(Excerpts from a dataset)
________________________

`src/tdcswd_pkg.sv`:
```
// ----------------------------------------------------------------------------
// TDC sub-event word decoder package
// Constants, result record and helper functions of the decoder.
// ----------------------------------------------------------------------------
package tdcswd_pkg;

    localparam int MAX_BANK_WORDS_DEF = 65536;

    localparam int WORD_W      = 32;
    localparam int HALF_W      = 16;
    localparam int KIND_W      = 2;
    localparam int IN_TDATA_W  = 32;
    localparam int OUT_FIELD_W = 6 * WORD_W + HALF_W + 2;
    localparam int OUT_TDATA_W = ((OUT_FIELD_W + 7) / 8) * 8;
    localparam int OUT_PAD_W   = OUT_TDATA_W - OUT_FIELD_W;

    localparam int FIFO_DEPTH = 4;
    localparam int FIFO_AW    = 2;
    localparam int SLOTS      = 3;

    localparam int IDX_SIZE    = 2;
    localparam int IDX_DECODE  = 3;
    localparam int IDX_SUBEVT  = 4;
    localparam int IDX_TRIGGER = 5;
    localparam int IDX_WALK    = 6;

    localparam logic [WORD_W-1:0] TRAILER_WORD = 32'h0001_5555;
    localparam logic [WORD_W-1:0] TOP3_MASK    = 32'he000_0000;
    localparam logic [WORD_W-1:0] EPOCH_TAG    = 32'h6000_0000;
    localparam logic [WORD_W-1:0] HIT_TAG      = 32'h8000_0000;
    localparam logic [WORD_W-1:0] LOW_MASK     = 32'h0000_ffff;
    localparam logic [WORD_W-1:0] HIGH_MASK    = 32'hffff_0000;
    localparam logic [WORD_W-1:0] HDR_LO_MIN   = 32'h0000_0100;
    localparam logic [WORD_W-1:0] HDR_LO_MAX   = 32'h0000_0403;

    typedef enum logic [KIND_W-1:0] {
        KIND_EVENT   = 2'd0,
        KIND_MEAS    = 2'd1,
        KIND_TRAILER = 2'd2,
        KIND_EARLY   = 2'd3
    } kind_t;

    typedef enum logic [1:0] {
        PH_FPGA_HDR = 2'd0,
        PH_TDC_HDR  = 2'd1,
        PH_DATA     = 2'd2,
        PH_DONE     = 2'd3
    } phase_t;

    typedef struct packed {
        kind_t               kind;
        logic [WORD_W-1:0]   fpga_header;
        logic [WORD_W-1:0]   tdc_header;
        logic [WORD_W-1:0]   epoch_value;
        logic [WORD_W-1:0]   tdc_data;
        logic [HALF_W-1:0]   subevent_id;
        logic [WORD_W-1:0]   trigger_value;
        logic [WORD_W-1:0]   decoding_value;
        logic                trailer_ok;
        logic                swapped;
        logic                result_last;
    } result_t;

    function automatic logic [WORD_W-1:0] swap32(input logic [WORD_W-1:0] x);
        return {x[7:0], x[15:8], x[23:16], x[31:24]};
    endfunction

    function automatic logic header_ok(input logic [WORD_W-1:0] w);
        logic [WORD_W-1:0] lo;
        lo = w & LOW_MASK;
        return (lo[15:8] >= HDR_LO_MIN[15:8]) && (lo[15:8] <= HDR_LO_MAX[15:8])
            && (lo[7:0] <= HDR_LO_MAX[7:0]);
    endfunction

endpackage

```
`src/tdc_subevent_word_decoder.sv`:
```
// ----------------------------------------------------------------------------
// TDC sub-event word decoder
// Walks a readout bank word by word and emits event header, measurement,
// trailer check and early end results.
// ----------------------------------------------------------------------------
//  Channel | Dir | tdata                 | tuser | tlast
//  s_*     | in  | bank_word             | -     | bank_last
//  m_*     | out | result fields         | kind  | result_last
//
// One bank word is taken per cycle while s_tready is high; the k results of a
// word leave the four-entry result queue one per cycle while m_tready is high.
// A word is registered on its transfer and its results enter the queue in the
// following cycle, from where the first result can leave.
// Reset clears all control state at once; there is no clearing pass.
// A stalled output holds the queue, and input is taken while at most one
// result remains queued after the pending word is written.
// ----------------------------------------------------------------------------
module tdc_subevent_word_decoder #(
    parameter int MAX_BANK_WORDS = tdcswd_pkg::MAX_BANK_WORDS_DEF
) (
    input  logic                               clk,
    input  logic                               rst_n,
    input  logic                               s_tvalid,
    output logic                               s_tready,
    // bank_word[31:0]
    input  logic [tdcswd_pkg::IN_TDATA_W-1:0]  s_tdata,
    input  logic                               s_tlast,
    output logic                               m_tvalid,
    input  logic                               m_tready,
    // fpga_header[31:0], tdc_header[63:32], epoch_value[95:64],
    // tdc_data[127:96], subevent_id[143:128], trigger_value[175:144],
    // decoding_value[207:176], trailer_ok[208], swapped[209], zero pad
    output logic [tdcswd_pkg::OUT_TDATA_W-1:0] m_tdata,
    // kind[1:0]
    output logic [tdcswd_pkg::KIND_W-1:0]      m_tuser,
    output logic                               m_tlast
);
    import tdcswd_pkg::*;

    localparam int IDX_W = $clog2(MAX_BANK_WORDS + 1);
    localparam logic [IDX_W-1:0] IDX_LIMIT = IDX_W'(MAX_BANK_WORDS);

    logic              in_valid_reg;
    logic [WORD_W-1:0] in_word_reg;
    logic              in_last_reg;

    logic [IDX_W-1:0]  idx_reg, idx_next;
    logic [WORD_W-1:0] held_reg, held_next;
    logic              swap_reg, swap_next;
    logic [WORD_W-1:0] dec_reg, dec_next;
    logic [HALF_W-1:0] sub_reg, sub_next;
    phase_t            phase_reg, phase_next;
    logic [HALF_W-1:0] left_reg, left_next;
    logic [WORD_W-1:0] fpga_reg, fpga_next;
    logic [WORD_W-1:0] tdch_reg, tdch_next;
    logic [WORD_W-1:0] epoch_reg, epoch_next;
    logic              seen_reg, seen_next;

    result_t           fifo_mem [FIFO_DEPTH];
    logic [FIFO_AW-1:0] wr_ptr_reg, rd_ptr_reg;
    logic [FIFO_AW:0]  count_reg, count_next;

    logic              in_range, clear, is_size, is_decode, is_subevt, is_trigger;
    logic              walk_en, swap_new, swap_cur, hdr_ok, try_hdr, meas_valid;
    logic              trail_now, early_now, pop;
    logic [WORD_W-1:0] w, held_cur;
    logic [29:0]       size_idx;
    logic [HALF_W-1:0] left_dec;
    result_t           res_a, res_b, res_c, base;
    result_t           slot [SLOTS];
    logic [1:0]        wr_n;

    assign in_range   = in_valid_reg && (idx_reg < IDX_LIMIT);
    assign clear      = in_valid_reg && in_last_reg;
    assign is_size    = in_range && (idx_reg == IDX_W'(IDX_SIZE));
    assign is_decode  = in_range && (idx_reg == IDX_W'(IDX_DECODE));
    assign is_subevt  = in_range && (idx_reg == IDX_W'(IDX_SUBEVT));
    assign is_trigger = in_range && (idx_reg == IDX_W'(IDX_TRIGGER));
    assign walk_en    = in_range && (idx_reg >= IDX_W'(IDX_WALK));

    assign swap_new = !(in_word_reg[0] && !in_word_reg[31]);
    assign swap_cur = is_decode ? swap_new : swap_reg;
    assign w        = swap_cur ? swap32(in_word_reg) : in_word_reg;
    assign held_cur = (is_decode && swap_new) ? swap32(held_reg) : held_reg;
    assign size_idx = held_cur[31:2];

    assign hdr_ok   = header_ok(w);
    assign left_dec = left_reg - HALF_W'(1);
    assign try_hdr  = walk_en && ((phase_reg == PH_FPGA_HDR)
                   || ((phase_reg == PH_TDC_HDR) && (left_reg == '0))
                   || ((phase_reg == PH_DATA) && (left_dec == '0)));
    assign meas_valid = walk_en && (phase_reg == PH_DATA) && ((w & TOP3_MASK) == HIT_TAG);

    assign trail_now = in_range && (idx_reg >= IDX_W'(IDX_DECODE)) && !seen_reg
                    && ((size_idx == 30'(idx_reg)) || (is_decode && (size_idx < 30'd3)));
    assign early_now = clear && !seen_reg && !trail_now;

    always_comb
    begin
        phase_next = phase_reg;
        if (walk_en)
        begin
            unique case (phase_reg)
                PH_FPGA_HDR: phase_next = hdr_ok ? PH_TDC_HDR : PH_DONE;
                PH_TDC_HDR:
                begin
                    if (left_reg == '0)
                        phase_next = hdr_ok ? PH_TDC_HDR : PH_DONE;
                    else
                        phase_next = PH_DATA;
                end
                PH_DATA:
                begin
                    if (left_dec == '0)
                        phase_next = hdr_ok ? PH_TDC_HDR : PH_DONE;
                end
                PH_DONE: phase_next = PH_DONE;
                default: phase_next = PH_DONE;
            endcase
        end
        if (clear)
            phase_next = PH_FPGA_HDR;
    end

    always_comb
    begin
        left_next  = left_reg;
        fpga_next  = fpga_reg;
        tdch_next  = tdch_reg;
        epoch_next = epoch_reg;
        if (walk_en && (phase_reg == PH_TDC_HDR))
            tdch_next = w;
        if (walk_en && (phase_reg == PH_DATA))
        begin
            left_next = left_dec;
            if ((w & TOP3_MASK) == EPOCH_TAG)
                epoch_next = w;
        end
        if (try_hdr && hdr_ok)
        begin
            fpga_next  = w;
            left_next  = HALF_W'((w & HIGH_MASK) >> HALF_W);
            epoch_next = '0;
        end
        if (clear)
        begin
            left_next  = '0;
            fpga_next  = '0;
            tdch_next  = '0;
            epoch_next = '0;
        end
    end

    always_comb
    begin
        idx_next  = in_range ? idx_reg + IDX_W'(1) : idx_reg;
        held_next = is_size ? in_word_reg : held_cur;
        swap_next = swap_cur;
        dec_next  = is_decode ? w : dec_reg;
        sub_next  = is_subevt ? w[HALF_W-1:0] : sub_reg;
        seen_next = seen_reg || trail_now;
        if (clear)
        begin
            idx_next  = '0;
            held_next = '0;
            swap_next = 1'b0;
            dec_next  = '0;
            sub_next  = '0;
            seen_next = 1'b0;
        end
    end

    always_comb
    begin
        base         = '0;
        base.swapped = swap_cur;

        res_a = base;
        if (is_trigger)
        begin
            res_a.kind           = KIND_EVENT;
            res_a.subevent_id    = sub_reg;
            res_a.trigger_value  = w;
            res_a.decoding_value = dec_reg;
        end
        else
        begin
            res_a.kind        = KIND_MEAS;
            res_a.fpga_header = fpga_reg;
            res_a.tdc_header  = tdch_reg;
            res_a.epoch_value = epoch_reg;
            res_a.tdc_data    = w;
        end

        res_b            = base;
        res_b.kind       = KIND_TRAILER;
        res_b.trailer_ok = (size_idx == 30'(idx_reg)) && (w == TRAILER_WORD);

        res_c      = base;
        res_c.kind = KIND_EARLY;

        wr_n = '0;
        for (int i = 0; i < SLOTS; i++)
            slot[i] = base;
        if (is_trigger || meas_valid)
        begin
            slot[wr_n] = res_a;
            wr_n       = wr_n + 2'd1;
        end
        if (trail_now)
        begin
            slot[wr_n] = res_b;
            wr_n       = wr_n + 2'd1;
        end
        if (early_now)
        begin
            slot[wr_n] = res_c;
            wr_n       = wr_n + 2'd1;
        end
        for (int i = 0; i < SLOTS; i++)
            slot[i].result_last = ((2'(i) + 2'd1) == wr_n);
    end

    assign m_tvalid   = (count_reg != '0);
    assign pop        = m_tvalid && m_tready;
    assign count_next = count_reg - {{FIFO_AW{1'b0}}, pop} + {1'b0, wr_n};
    assign s_tready   = (count_next <= (FIFO_AW + 1)'(1));

    assign m_tuser = fifo_mem[rd_ptr_reg].kind;
    assign m_tlast = fifo_mem[rd_ptr_reg].result_last;
    assign m_tdata = {{OUT_PAD_W{1'b0}},
                      fifo_mem[rd_ptr_reg].swapped,
                      fifo_mem[rd_ptr_reg].trailer_ok,
                      fifo_mem[rd_ptr_reg].decoding_value,
                      fifo_mem[rd_ptr_reg].trigger_value,
                      fifo_mem[rd_ptr_reg].subevent_id,
                      fifo_mem[rd_ptr_reg].tdc_data,
                      fifo_mem[rd_ptr_reg].epoch_value,
                      fifo_mem[rd_ptr_reg].tdc_header,
                      fifo_mem[rd_ptr_reg].fpga_header};

    always_ff @(posedge clk or negedge rst_n)
    begin
        if (!rst_n)
        begin
            in_valid_reg <= 1'b0;
            idx_reg      <= '0;
            held_reg     <= '0;
            swap_reg     <= 1'b0;
            dec_reg      <= '0;
            sub_reg      <= '0;
            phase_reg    <= PH_FPGA_HDR;
            left_reg     <= '0;
            fpga_reg     <= '0;
            tdch_reg     <= '0;
            epoch_reg    <= '0;
            seen_reg     <= 1'b0;
            wr_ptr_reg   <= '0;
            rd_ptr_reg   <= '0;
            count_reg    <= '0;
        end
        else
        begin
            in_valid_reg <= s_tvalid && s_tready;
            if (in_valid_reg)
            begin
                idx_reg   <= idx_next;
                held_reg  <= held_next;
                swap_reg  <= swap_next;
                dec_reg   <= dec_next;
                sub_reg   <= sub_next;
                phase_reg <= phase_next;
                left_reg  <= left_next;
                fpga_reg  <= fpga_next;
                tdch_reg  <= tdch_next;
                epoch_reg <= epoch_next;
                seen_reg  <= seen_next;
            end
            wr_ptr_reg <= wr_ptr_reg + FIFO_AW'(wr_n);
            if (pop)
                rd_ptr_reg <= rd_ptr_reg + FIFO_AW'(1);
            count_reg <= count_next;
        end
    end

    always_ff @(posedge clk)
    begin
        if (s_tvalid && s_tready)
        begin
            in_word_reg <= s_tdata;
            in_last_reg <= s_tlast;
        end
        for (int i = 0; i < SLOTS; i++)
        begin
            if (2'(i) < wr_n)
                fifo_mem[FIFO_AW'(wr_ptr_reg + FIFO_AW'(i))] <= slot[i];
        end
    end

endmodule

```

________________________

§ **Required action**
Where a line of the entries contains the word "return", copy that line.

§ **Final answer**
        return {x[7:0], x[15:8], x[23:16], x[31:24]};
        return (lo[15:8] >= HDR_LO_MIN[15:8]) && (lo[15:8] <= HDR_LO_MAX[15:8])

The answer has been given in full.